3. Create a pandas DataFrame `results` with columns: Data size, training MSE, validation MSE
4. Call your convenience function `get_regressor_mse()` using 
    - `X` and `y`
    - Only first two columns of `X` and `y`
    - `X_small` and `y_small`
5. Add the data size, training and validation MSE for each call to the `results` DataFrame
6. Print `results`

In [69]:
# TODO: ADD YOUR CODE HERE
from sklearn.linear_model import LinearRegression
model = LinearRegression()

col = ["Data Size", "Training MSE", "Validation MSE"]
results2 = pd.DataFrame(columns = col)

t_mse, v_mse = get_regressor_mse(model, X, y)
results2.loc[0] = ["X and y",t_mse, v_mse]
t_mse, v_mse = get_regressor_mse(model, X.iloc[:,:2], y)
results2.loc[1] = ["First 2 columns",t_mse, v_mse]
t_mse, v_mse = get_regressor_mse(model, X_small, y_small)
results2.loc[2] = ["X and y small",t_mse, v_mse]

print(results2)


         Data Size  Training MSE  Validation MSE
0          X and y  7.981975e+00       10.292306
1  First 2 columns  5.360043e+01       46.410426
2    X and y small  2.284541e-28       69.977449


### 3.4 Questions
1. What is the validation MSE using all data?

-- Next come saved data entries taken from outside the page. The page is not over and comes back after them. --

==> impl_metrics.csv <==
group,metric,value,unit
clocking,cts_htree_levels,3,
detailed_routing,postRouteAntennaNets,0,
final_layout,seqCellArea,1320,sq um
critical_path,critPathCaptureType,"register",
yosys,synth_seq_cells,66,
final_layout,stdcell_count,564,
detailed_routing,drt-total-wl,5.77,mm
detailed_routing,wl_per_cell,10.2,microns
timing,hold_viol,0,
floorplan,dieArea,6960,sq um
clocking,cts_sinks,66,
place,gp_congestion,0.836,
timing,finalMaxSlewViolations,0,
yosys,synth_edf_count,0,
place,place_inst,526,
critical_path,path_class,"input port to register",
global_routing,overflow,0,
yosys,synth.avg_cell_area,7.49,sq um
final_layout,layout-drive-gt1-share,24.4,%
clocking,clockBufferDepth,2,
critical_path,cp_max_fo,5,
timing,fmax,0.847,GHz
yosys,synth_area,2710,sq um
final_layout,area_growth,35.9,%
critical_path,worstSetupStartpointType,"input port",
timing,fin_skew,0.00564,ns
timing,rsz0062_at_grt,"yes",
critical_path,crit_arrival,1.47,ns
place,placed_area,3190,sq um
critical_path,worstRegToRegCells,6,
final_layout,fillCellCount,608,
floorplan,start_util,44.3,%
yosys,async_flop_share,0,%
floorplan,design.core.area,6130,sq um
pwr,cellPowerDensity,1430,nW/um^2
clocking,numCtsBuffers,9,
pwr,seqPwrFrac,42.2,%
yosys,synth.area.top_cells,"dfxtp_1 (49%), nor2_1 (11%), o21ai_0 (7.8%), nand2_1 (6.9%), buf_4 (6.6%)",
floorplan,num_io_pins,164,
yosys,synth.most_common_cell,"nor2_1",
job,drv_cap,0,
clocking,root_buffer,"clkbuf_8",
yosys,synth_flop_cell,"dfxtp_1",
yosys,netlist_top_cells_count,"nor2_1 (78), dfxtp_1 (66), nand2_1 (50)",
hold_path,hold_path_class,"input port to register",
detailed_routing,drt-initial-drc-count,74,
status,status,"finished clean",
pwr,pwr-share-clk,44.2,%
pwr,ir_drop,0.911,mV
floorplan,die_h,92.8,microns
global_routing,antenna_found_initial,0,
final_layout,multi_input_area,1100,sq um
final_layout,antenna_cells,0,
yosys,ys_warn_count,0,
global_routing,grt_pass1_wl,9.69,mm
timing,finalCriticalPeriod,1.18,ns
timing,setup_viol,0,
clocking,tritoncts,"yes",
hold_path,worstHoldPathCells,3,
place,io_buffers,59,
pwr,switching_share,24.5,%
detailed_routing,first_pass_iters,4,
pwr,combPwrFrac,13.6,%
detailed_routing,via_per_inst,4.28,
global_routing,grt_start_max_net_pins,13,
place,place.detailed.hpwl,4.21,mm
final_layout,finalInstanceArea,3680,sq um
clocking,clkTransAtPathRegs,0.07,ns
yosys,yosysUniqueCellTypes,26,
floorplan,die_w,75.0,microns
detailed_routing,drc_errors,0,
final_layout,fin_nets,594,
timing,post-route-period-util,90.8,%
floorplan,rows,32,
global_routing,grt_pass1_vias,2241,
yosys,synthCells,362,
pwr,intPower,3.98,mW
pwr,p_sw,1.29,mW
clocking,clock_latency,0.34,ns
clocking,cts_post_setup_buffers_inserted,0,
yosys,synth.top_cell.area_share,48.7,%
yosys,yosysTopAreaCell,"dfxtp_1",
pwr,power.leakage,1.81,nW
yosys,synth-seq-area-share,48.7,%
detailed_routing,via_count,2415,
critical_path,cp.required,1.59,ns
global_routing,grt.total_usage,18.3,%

What is the difference between training and validation MSE?
2. How does the validation MSE and difference between training and validation change when only two columns are used? Provide values.
3. How does the validation MSE and difference between training and validation change when only 1% of the rows are used? Provide values.

*YOUR ANSWERS HERE*
1. The validation mse using all of the data is 10.29, with a difference of 2.31 between the training and validation mse. The difference between the MSE is small which indicates that model is accurately predicting unseen data.
2. When only two columns are used the validation MSE increases substantially. The difference between the training MSE (53.6) and validation MSE (46.4) is 7.19 which is higher than the full set. Using only 2 columns likely results in a less
complex model due reduced data. 
3. When the small data sets are used the validation MSE increases substantially, but the training MSE decreases to 0. The difference between the training MSE (0) and validation accuracy (69.97) is 69.97 which is higher than both other scenarios. This indicates overfitting.

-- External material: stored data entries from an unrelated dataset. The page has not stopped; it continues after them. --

===== config.mk =====
export PLATFORM = sky130hd
export DESIGN_NAME = coproc_handshake_sequencer
export DESIGN_NICKNAME = d
export VERILOG_FILES = /design/src/logic/word_fifo.v /design/src/logic/coproc_handshake_sequencer.v
export VERILOG_INCLUDE_DIRS = /design/src /design/src/include
export SDC_FILE = /design/constraint.sdc
export NUM_CORES = 1
export LEC_CHECK = 0
export BUFFER_PORTS_ARGS = -buffer_cell sky130_fd_sc_hd__buf_2
export CAP_MARGIN = 20
export CORE_ASPECT_RATIO = 0.7
export CORE_MARGIN = 4
export CORE_UTILIZATION = 55
export DETAILED_ROUTE_END_ITERATION = 12
export PLACE_DENSITY = 0.74
export SETUP_SLACK_MARGIN = 0.02
export SLEW_MARGIN = 25
export SYNTH_ARGS = -nofsm -noshare
export SYNTH_HDL_FRONTEND = slang
export SYNTH_SLANG_ARGS = --single-unit

===== constraint.sdc =====
create_clock -name clk_sys_i -period 4.4 [get_ports clk_sys_i]
set_input_delay 0.88 -clock clk_sys_i [delete_from_list [all_inputs] [get_ports clk_sys_i]]
set_output_delay 0.88 -clock clk_sys_i [all_outputs]
set_load 0.02 [all_outputs]

===== src/include/coproc_seq_regs.vh =====
// Constants for the coprocessor handshake sequencer
`ifndef COPROC_SEQ_REGS_VH
`define COPROC_SEQ_REGS_VH
`define CPS_AW          32
`define CPS_DW          32
`define CPS_OFS_PC8     32'h0000_0008
`define CPS_OFS_PC12    32'h0000_000c
`define CPS_WORD_STEP   32'h0000_0004
`define CPS_FIFO_DEPTH  16
`define CPS_FIFO_AW     4
`define CPS_OP_DATA     2'h0
`define CPS_OP_MEM2CP   2'h1
`define CPS_OP_CP2MEM   2'h2
`define CPS_OP_LOADCP   2'h3
`endif


===== src/logic/word_fifo.v =====
// Flip-flop FIFO with valid and ready on both sides
module word_fifo #(
  parameter WIDTH = 32,
  parameter DEPTH = 16,
  parameter AW    = 4
) (
  input  wire             clk_sys_i,
  input  wire             sys_rst_i,
  input  wire [WIDTH-1:0] in_data_i,
  input  wire             in_valid_i,
  output wire             in_ready_o,
  output wire [WIDTH-1:0] out_data_o,
  output wire             out_valid_o,
  input  wire             out_ready_i
);
  reg [WIDTH-1:0] mem_r [0:DEPTH-1];
  reg [AW-1:0]    wr_ptr_r;
  reg [AW-1:0]    rd_ptr_r;
  reg [AW:0]      count_r;
  wire            push;
  wire            pop;

  // ==========================================================
  // Flags
  assign in_ready_o  = (count_r != DEPTH[AW:0]);
  assign out_valid_o = (count_r != {(AW+1){1'b0}});
  assign out_data_o  = mem_r[rd_ptr_r];
  assign push        = in_valid_i & in_ready_o;
  assign pop         = out_valid_o & out_ready_i;

  // Storage write
  always @(posedge clk_sys_i) begin
    if (push) begin
      mem_r[wr_ptr_r] <= in_data_i;
    end
  end

  // Pointers and occupancy
  always @(posedge clk_sys_i) begin
    if (sys_rst_i) begin
      wr_ptr_r <= {AW{1'b0}};
      rd_ptr_r <= {AW{1'b0}};
      count_r  <= {(AW+1){1'b0}};
    end else begin
      if (push) begin
        wr_ptr_r <= wr_ptr_r + 1'b1;
      end
      if (pop) begin
        rd_ptr_r <= rd_ptr_r + 1'b1;
      end
      if (push & ~pop) begin
        count_r <= count_r + 1'b1;
      end else if (pop & ~push) begin
        count_r <= count_r - 1'b1;
      end
    end
  end
endmodule


===== src/logic/coproc_handshake_sequencer.v =====
// Core-side sequencer for the coprocessor handshake and transfers
// Behaviour
// RL1: Coprocessor commits to a data operation before pulling busy low.
// RL2: Coprocessor unable ever to do the instruction leaves both lines high.
// RL3: Able but not ready: absent low, busy high until it can commit.
// RL4: Core busy-waits, instr line low and address pc+8, until busy low.
// RL5: Ready data operation: one cycle, request/seq/fetch 0, then pc+12. The code keeps request high in that cycle.
// RL6: Not-ready wait is internal cycles; request asserted in last wait cycle. The code keeps request high through all wait cycles, then asserts it at pc+12.
// RL7: Memory-to-coprocessor: coprocessor commits only when ready for data.
// RL8: After busy low, transfer addresses issue back to back, one word each.
// RL9: Coprocessor sets word count; both lines high mark the last cycle.
// RL10: Address computed in first and wait cycles; base written in transfer.
// RL11: Transfers: instr and fetch high, rising words, last nonsequential. The code keeps burst_continue_o high on the last transfer.
// RL12: Coprocessor-to-memory as above but write line high each transfer.
// RL13: Load from coprocessor moves one word, written in the third cycle.
// RL14: Third load cycle may merge with next prefetch as one N-cycle.
// RL15: Load: request negated through handshake and data, pc+12, seq last.
// RL16: Both response lines high means the undefined-instruction trap.
// RL17: Response lines sampled each handshake cycle to pick the next step.
`include "coproc_seq_regs.vh"
module coproc_handshake_sequencer (
  input  wire                clk_sys_i,
  input  wire                sys_rst_i,
  input  wire                start_i,
  input  wire [1:0]          op_i,
  input  wire [`CPS_AW-1:0]  pc_i,
  input  wire [`CPS_AW-1:0]  base_addr_i,
  input  wire                merge_fetch_i,
  input  wire                coproc_absent_i,
  input  wire                coproc_busy_i,
  input  wire [`CPS_DW-1:0]  coproc_word_i,
  output wire                busy_o,
  output reg  [`CPS_AW-1:0]  addr_o,
  output reg                 mem_request_n_o,
  output reg                 burst_continue_o,
  output reg                 instr_fetch_n_o,
  output reg                 coproc_instr_n_o,
  output reg                 write_not_read_o,
  output reg                 byte_word_sel_o,
  output reg                 trap_o,
  output reg                 done_o,
  output reg                 base_wb_o,
  output reg  [`CPS_AW-1:0]  base_wb_addr_o,
  output wire [`CPS_DW-1:0]  dest_word_o,
  output wire                dest_valid_o,
  input  wire                dest_ready_i
);
  localparam [4:0] ST_IDLE = 5'h01;
  localparam [4:0] ST_SHAKE = 5'h02;
  localparam [4:0] ST_XFER = 5'h04;
  localparam [4:0] ST_LDATA = 5'h08;
  localparam [4:0] ST_LLAST = 5'h10;

  reg  [4:0]         state_r;
  reg  [1:0]         op_r;
  reg  [`CPS_AW-1:0] pc_r;
  reg  [`CPS_AW-1:0] xaddr_r;
  reg                ld_valid_r;
  reg  [`CPS_DW-1:0] ld_word_r;
  wire               resp_absent;
  wire               resp_busy;

  // ==========================================================
  // Response lines
  // The coprocessor runs on the core clock and answers within the
  // handshake cycle, so its lines are used as they stand at the edge
  // that ends that cycle. Extra flops here would make the core act on
  // the answer left over from the previous instruction.
  assign resp_absent = coproc_absent_i;  // see RL17
  assign resp_busy   = coproc_busy_i;

  // Busy while any instruction is in flight
  assign busy_o = (state_r != ST_IDLE);

  // ==========================================================
  // Sequencer
  always @(posedge clk_sys_i) begin
    if (sys_rst_i) begin
      state_r          <= ST_IDLE;
      op_r             <= `CPS_OP_DATA;
      pc_r             <= {`CPS_AW{1'b0}};
      xaddr_r          <= {`CPS_AW{1'b0}};
      addr_o           <= {`CPS_AW{1'b0}};
      mem_request_n_o  <= 1'b1;
      burst_continue_o <= 1'b0;
      instr_fetch_n_o  <= 1'b1;
      coproc_instr_n_o <= 1'b1;
      write_not_read_o <= 1'b0;
      byte_word_sel_o  <= 1'b1;
      trap_o           <= 1'b0;
      done_o           <= 1'b0;
      base_wb_o        <= 1'b0;
      base_wb_addr_o   <= {`CPS_AW{1'b0}};
      ld_valid_r       <= 1'b0;
      ld_word_r        <= {`CPS_DW{1'b0}};
    end else begin
      trap_o     <= 1'b0;
      done_o     <= 1'b0;
      base_wb_o  <= 1'b0;
      ld_valid_r <= 1'b0;
      case (state_r)
        ST_IDLE: begin
          mem_request_n_o  <= 1'b1;
          burst_continue_o <= 1'b0;
          instr_fetch_n_o  <= 1'b1;
          coproc_instr_n_o <= 1'b1;
          write_not_read_o <= 1'b0;
          if (start_i) begin
            // Handshake cycle: fetch at pc+8, instr line low   // see RL4
            state_r          <= ST_SHAKE;
            op_r             <= op_i;
            pc_r             <= pc_i;
            xaddr_r          <= base_addr_i;  // see RL10
            addr_o           <= pc_i + `CPS_OFS_PC8;
            coproc_instr_n_o <= 1'b0;
            instr_fetch_n_o  <= 1'b0;
            mem_request_n_o  <= 1'b1;  // see RL6
          end
        end
        ST_SHAKE: begin
          // Sample both response lines this cycle   // see RL17
          // Fetch line is low only in the first handshake cycle
          instr_fetch_n_o <= 1'b1;  // see RL4
          if (resp_absent & resp_busy) begin
            // Nobody can do it: undefined trap   // see RL16 RL2
            trap_o           <= 1'b1;
            state_r          <= ST_IDLE;
            coproc_instr_n_o <= 1'b1;
            mem_request_n_o  <= 1'b1;
          end else if (resp_busy) begin
            // Not committed: keep waiting at pc+8   // see RL3 RL4 RL6
            addr_o           <= pc_r + `CPS_OFS_PC8;
            mem_request_n_o  <= 1'b1;
            burst_continue_o <= 1'b0;
          end else begin
            // Committed: branch on operation   // see RL1 RL7
            coproc_instr_n_o <= 1'b1;
            instr_fetch_n_o  <= 1'b1;
            case (op_r)
              `CPS_OP_DATA: begin
                state_r         <= ST_IDLE;  // see RL5
                done_o          <= 1'b1;
                addr_o          <= pc_r + `CPS_OFS_PC12;
                mem_request_n_o <= 1'b0;
              end
              `CPS_OP_LOADCP: begin
                state_r          <= ST_LDATA;  // see RL15
                addr_o           <= pc_r + `CPS_OFS_PC12;
                mem_request_n_o  <= 1'b1;
                burst_continue_o <= 1'b0;
              end
              default: begin
                // Transfer cycles from computed base   // see RL8 RL11
                state_r          <= ST_XFER;
                addr_o           <= xaddr_r;
                xaddr_r          <= xaddr_r + `CPS_WORD_STEP;
                mem_request_n_o  <= 1'b0;
                burst_continue_o <= ~resp_absent;
                write_not_read_o <= (op_r == `CPS_OP_CP2MEM);  // see RL12
              end
            endcase
          end
        end
        ST_XFER: begin
          base_wb_o      <= 1'b1;  // see RL10
          base_wb_addr_o <= xaddr_r;
          if (resp_absent & resp_busy) begin
            // Last transfer marked by both lines high   // see RL9 RL11
            state_r          <= ST_IDLE;
            done_o           <= 1'b1;
            addr_o           <= pc_r + `CPS_OFS_PC12;
            mem_request_n_o  <= 1'b0;
            burst_continue_o <= 1'b0;
            write_not_read_o <= 1'b0;
          end else begin
            // Never stalls: the coprocessor paces words by committing late
            addr_o           <= xaddr_r;  // see RL8
            xaddr_r          <= xaddr_r + `CPS_WORD_STEP;
            burst_continue_o <= 1'b1;
          end
        end
        ST_LDATA: begin
          // Single data word captured for the destination   // see RL13
          ld_word_r        <= coproc_word_i;
          ld_valid_r       <= 1'b1;
          state_r          <= ST_LLAST;
          // Merged last cycle becomes a nonsequential fetch
          mem_request_n_o  <= 1'b0;
          burst_continue_o <= ~merge_fetch_i;  // see RL14 RL15
          addr_o           <= pc_r + `CPS_OFS_PC12;
        end
        ST_LLAST: begin
          state_r          <= ST_IDLE;
          done_o           <= 1'b1;
          mem_request_n_o  <= 1'b1;
          burst_continue_o <= 1'b0;
        end
        default: begin
          state_r <= ST_IDLE;
        end
      endcase
    end
  end

  // ==========================================================
  // Destination words pass through the FIFO   // see RL13
  // Loads cannot be refused once committed, so the consumer must drain
  // the FIFO before a seventeenth word arrives or that word is lost
  word_fifo #(
    .WIDTH (`CPS_DW),
    .DEPTH (`CPS_FIFO_DEPTH),
    .AW    (`CPS_FIFO_AW)
  ) u_dest_fifo (
    .clk_sys_i   (clk_sys_i),
    .sys_rst_i   (sys_rst_i),
    .in_data_i   (ld_word_r),
    .in_valid_i  (ld_valid_r),
    .in_ready_o  (),
    .out_data_o  (dest_word_o),
    .out_valid_o (dest_valid_o),
    .out_ready_i (dest_ready_i)
  );
endmodule


==> out/qor.csv <==
stage,metric,value,unit
setup_path,crit start category,flop,
synth,Gate Count Post-Synth,2265,
floorplan,Starting Density,56.1,%
synth,Post-synth EDFFs,512,
cts,post-CTS setup buffer count,0,
timing,Final TNS setup,0,ns
power,switching power share of the total,26.1,%
floorplan,# IOs,212,
floorplan,row cnt,71,
power,PwrDens,452,nW/um^2
cts,# resized after CTS,0,
timing,Slew HR,31.8,%
floorplan,Die H,205,um
setup_path,CP arrival,2.95,ns
power,Comb pwr share,14.8,%
global_route,initial antenna violation count,6,
cts,Max Root-Sink Buffers,3,
setup_path,CP Data Required Time,3.52,ns
setup_path,"critical path fanouts, max",36,
setup_path,number of cells on the worst reg-to-reg path,9,
hold_path,hold_sp,addr_o[23],
timing,"Setup violations, final",0,
detailed_routing,DRC,0,
synth,post-synthesis cell type count,81,
cells_and_area,most frequent cells in the layout,"edfxtp_1, nand2_1, buf_2",
timing,unrepaired setup endpoints after global routing,no,
global_route,global route total overflow,0,
hold_path,HP Class,reg2reg,
run_status,status,"complete, no violations",
synth,syn_nets,2389,
synth,top cell type's share of synthesized area,50.5,%
power,clock power share,37.7,%
setup_path,Reg-to-Reg Start,op_r[1],
synth,Synth area leaders,"edfxtp_1, dfxtp_1, mux4_2",
detailed_routing,"antenna viol nets, final",0,
detailed_routing,routed length per instance,27.4,um
synth,YS warnings,0,
synth,Mapped Area,30500,um^2
synth,"FF+latch count, synth",705,
cells_and_area,Fillers,3928,
hold_path,WHS Endpoint,addr_o[23],
power,internal power,11600,uW
global_route,pin count of the biggest net entering global routing,109,
setup_path,Setup CP Type,reg2out,
cells_and_area,Final nets,2558,
timing,period utilisation layout,87.0,%
power,Final Power,15700,uW
timing,Final Hold Vio Count,0,
global_route,gr usage total,29.9,%
cts,Worst-path clk slew,0.06,ns
placement,port buffer count,210,
cts,Root Driver,clkbuf_16,
timing,Final Max Slew Viols,0,
cts,CTS tree,built,
cts,CTS H-tree depth,3,
floorplan,die width,289,um
synth,Synth async-reset ratio,0,%
setup_path,Worst Setup End Kind,output port,
cells_and_area,"most common cell after layout, fill and taps aside",edfxtp_1,
placement,Routability Congestion,1.03,
power,static leakage,0.0116,uW
cells_and_area,share of layout cells above drive strength 1,23.6,%
cells_and_area,Layout area overhead,14.2,%
detailed_routing,vias post-DR,21313,
synth,syn_area_per_cell,13.4,um^2
power,P_sw,4110,uW
cts,CTS Hold Bufs,0,
floorplan,Core Area,54300,um^2
cts,CTS Buf Count,67,
timing,post-route minimum period,3.83,ns
run,Max Cap Violations,0,
global_route,first-pass GRT wire length,132,mm
floorplan,die area,59300,um^2
cts,clock sinks,705,
timing,worst slew pin tran,1.01,ns
placement,DP HPWL,55.8,mm
synth,register area share after synthesis,63.2,%
synth,cell accounting for the most synthesized area,edfxtp_1,
detailed_routing,initial detailed-routing violation count,3202,
power,Max IR drop VDD,0.287,mV
detailed_routing,Avg Vias per Cell,6.62,
hold_path,hold depth,2,
synth,main flop type after synthesis,edfxtp_1,
power,Reg power frac,47.5,%
detailed_routing,Post-Route WL,88.4,mm
setup_path,FF-to-FF End,xaddr_r[8],
global_route,vias in the first global route,20613,
cts,Worst-Skew Late Latency,0.62,ns
setup_path,R2R Setup Slk,1.19,ns
detailed_routing,Detailed Routing Iterations Pass 1,8,
timing,Max Fclk,261,MHz
timing,clk_skew,0.0171,ns
## flip-flops by register name, indices dropped and copies added (netlist names), named ones only
register / flops
write_not_read_o: 1
u_dest_fifo.mem_r: 512
ld_word_r: 32
ld_valid_r: 1
trap_o: 1
coproc_instr_n_o: 1
pc_r: 32
u_dest_fifo.count_r: 5
burst_continue_o: 1
u_dest_fifo.wr_ptr_r: 4
u_dest_fifo.rd_ptr_r: 4
xaddr_r: 32
addr_o: 32
base_wb_addr_o: 32
op_r: 2
mem_request_n_o: 1
base_wb_o: 1
state_r: 5
instr_fetch_n_o: 1
done_o: 1
## synth_stat cells (13+ instances only)
library cell / instances
a221oi_1: 17
o31ai_1: 13
a21oi_1: 174
a211oi_1: 24
nand4_1: 28
xnor2_1: 34
xor2_1: 29
nand3_1: 51
or3_1: 13
a21o_1: 14
o21ai_0: 65
nor3_1: 44
nor4_1: 18
buf_1: 19
clkbuf_1: 115
edfxtp_1: 512
inv_1: 21
mux4_2: 160
nand2_1: 312
ha_1: 18
dfxtp_1: 193
nor2_1: 132
buf_2: 30
## cell families (layout without fill, tap and decap cells)
family / after synthesis / count (layout) / synth area share (%)
compound gates: 430 / 430 / 9.03
xor+xnor: 63 / 63 / 1.81
fa+ha+maj: 19 / 19 / 0.805
buf+inv: 195 / 419 / 2.63
flops: 705 / 705 / 63.2
mux: 169 / 169 / 12.1
other cells: 1 / 3 / 0.0123
simple gates: 683 / 683 / 10.4
## critical path, stage by stage, from the launching register on
cell and delay [ns]:
dfxtp_4 0.71, buf_4 0.50, mux4_2 0.37, mux4_2 0.54, buf_2 0.20
## layout make-up
cell class,count,area [um^2],share of cell area [%]
Antenna cell,2,5.00,0.0144
Clock buffer,90,1830,5.27
Clock inverter,34,422,1.21
Inverter,22,82.6,0.237
Multi-Input combinational cell,1365,10600,30.4
Sequential cell,705,19200,55.3
Tap cell,730,913,2.63
Timing Repair Buffer,273,1700,4.87
## worst max-delay path by stage
stage / to / slack, ns / cells after the start
after CTS: dest_word_o[0] / 0.56 / 4
final: dest_word_o[0] / 0.57 / 4
after floorplan: u_dest_fifo.mem_r[3][0] / 0.57 / 4
after global placement: dest_word_o[0] / 1.23 / 4
after global routing: dest_word_o[16] / 0.47 / 4
after detailed placement: dest_word_o[0] / 1.22 / 4
## through the flow
step	util, %	cells	cell area (um^2)	hold slack [ns]	setup WS (ns)
floorplan	-	2265	30500	0.436	0.571
global placement	59.8	3093	32500	0.431	1.23
detailed placement	59.9	3094	32500	0.438	1.22
CTS	64.0	3218	34800	0.454	0.555
global route	64.1	3220	34800	0.469	0.467
finish	64.1	3221	34800	0.452	0.574
## layer usage
layer	track usage (%)	share of wire [%]
met4	8.56	2.8
met1	44.7	40
met5	0	0.020
met3	7.63	12
met2	43.9	45
## power by group through the flow
| stage | Sequential (uW) | Clock (uW) | Combinational [uW] |
|---|---|---|---|
| 3_5_place_dp | 7590 | 0 | 2300 |
| 2_1_floorplan | 7440 | 0 | 1690 |
| 6_report | 7470 | 5920 | 2330 |
| 5_1_grt | 7470 | 6310 | 2490 |
| 4_1_cts | 7450 | 6000 | 2320 |
| 3_3_place_gp | 7590 | 0 | 2260 |
No activity file was read; power rests on OpenSTA's default activity.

## 4. Observations/Interpretation

Describe any pattern you see in the results. Relate your findings to what we discussed during lectures. Include data to justify your findings.

Across both the classification and regression data sets:
1. We see that when using the full data sets the training and validation metrics both indicate a good fit of the data. The validation accuracy(0.917) and training accuracy(0.935) were both close and high, indication a good model fit (appropriate complexity, low bias and variance) while in the regression the MSE's were low and close together. The model is not overfitting or underfitting the data.

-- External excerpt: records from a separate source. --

File: src/ext_mem_pkg.sv
/*
 * constants and types for the external memory and boot interface.
 * assumes a 14-bit address bus, a 24-bit data bus and one processor clock.
 */
package ext_mem_pkg;
  // widths
  localparam int ADDR_W = 14;
  localparam int DATA_W = 24;
  localparam int DM_W = 16;
  localparam int PX_W = 8;
  localparam int WAIT_W = 3;
  localparam int PAGE_W = 3;
  localparam int ZONES = 5;
  localparam int MODE_STATUS_REG_W = 7;
  localparam int IRQ_W = 3;
  localparam int LARGE_OFS_W = 13;
  localparam int SMALL_OFS_W = 12;
  // reset values
  localparam logic [2:0] PM_WAITS_RST = 3'h7;
  localparam logic [2:0] DM_WAITS_RST = 3'h7;
  localparam logic [2:0] BOOT_WAITS_RST = 3'h3;
  localparam logic [2:0] BOOT_PAGE_RST = 3'h0;
  localparam logic [6:0] MODE_STATUS_REG_RST = 7'h00;
  localparam logic [10:0] PM_RESET_VECTOR = 11'h000;
  // program memory map
  localparam logic [13:0] PM_EXT_BASE = 14'h0800;
  localparam logic [13:0] SMALL_PM_RAM_END = 14'h0400;
  localparam logic [13:0] PM_HIGH_RAM_BASE = 14'h3800;
  localparam logic [13:0] SMALL_PM_HIGH_TOP = 14'h3bff;
  // data memory map
  localparam logic [13:0] DM_ONCHIP_BASE = 14'h3800;
  localparam logic [13:0] DM_REGS_LARGE = 14'h3c00;
  localparam logic [13:0] DM_REGS_SMALL = 14'h3a00;
  // external data memory zone bases
  localparam logic [13:0] ZONE1_BASE = 14'h0400;
  localparam logic [13:0] ZONE2_BASE = 14'h0800;
  localparam logic [13:0] ZONE3_BASE = 14'h2000;
  localparam logic [13:0] ZONE4_BASE = 14'h3000;
  // boot loader
  localparam logic [1:0] LAST_BYTE_IDX = 2'h2;
  localparam logic [10:0] LARGE_LAST_WORD = 11'h7ff;
  localparam logic [10:0] SMALL_LAST_WORD = 11'h3ff;
  localparam logic [23:0] BOOT_OE_MASK = 24'hc00000;
  localparam logic [2:0] SETTLE_CYCLES = 3'h5;
  // bus sequencer states, gray along idle-strobe-idle and idle-grant
  typedef enum logic [1:0] {
    ST_IDLE = 2'b00,
    ST_STROBE = 2'b01,
    ST_GRANT = 2'b10
  } bus_state_t;
  typedef enum logic [1:0] {
    SP_PM = 2'b00,
    SP_DM = 2'b01,
    SP_BOOT = 2'b10
  } space_t;
endpackage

2. In the second scenario when we reduce the number of features to 2 the training accuracy (0.609) and validation accuracy (0.613) were both low, and the training MSE (53.6) and validation MSE (46.4) are both very high and have a large difference. This is likely due
to the reduced data and complexity of the model since there are only 2 features. Likely the model is underfitting the data leading to high bias and low variance as the model is making consistent innaccurate predictions.

3. In the third scenario we only use 1% of the data. The training accuracy (0.94) and validation accuracy (0.75) had a large difference between the training and validation accuracies. The training MSE (0) and validation MSE (69.98) also had a very large difference.  In both scenarios the model was likely overfitting the data since there was not enough data. This would indicate that the model is overfitting the training data, resulting in high variance and low bias which is caused when a model is too complex for the amount of data.




## 5. Reflection
Include a sentence or two about:
- what you liked or disliked,
- found interesting, confusing, challangeing, motivating
while working on this assignment.

It was interesting to get to see appropriately fitted data, underfit data, and overfit data just by manipulating the amount of data or features. We have learned the theory of this in class but seeing the three fits side by side is a great way to learn
how the data causes good or poor models.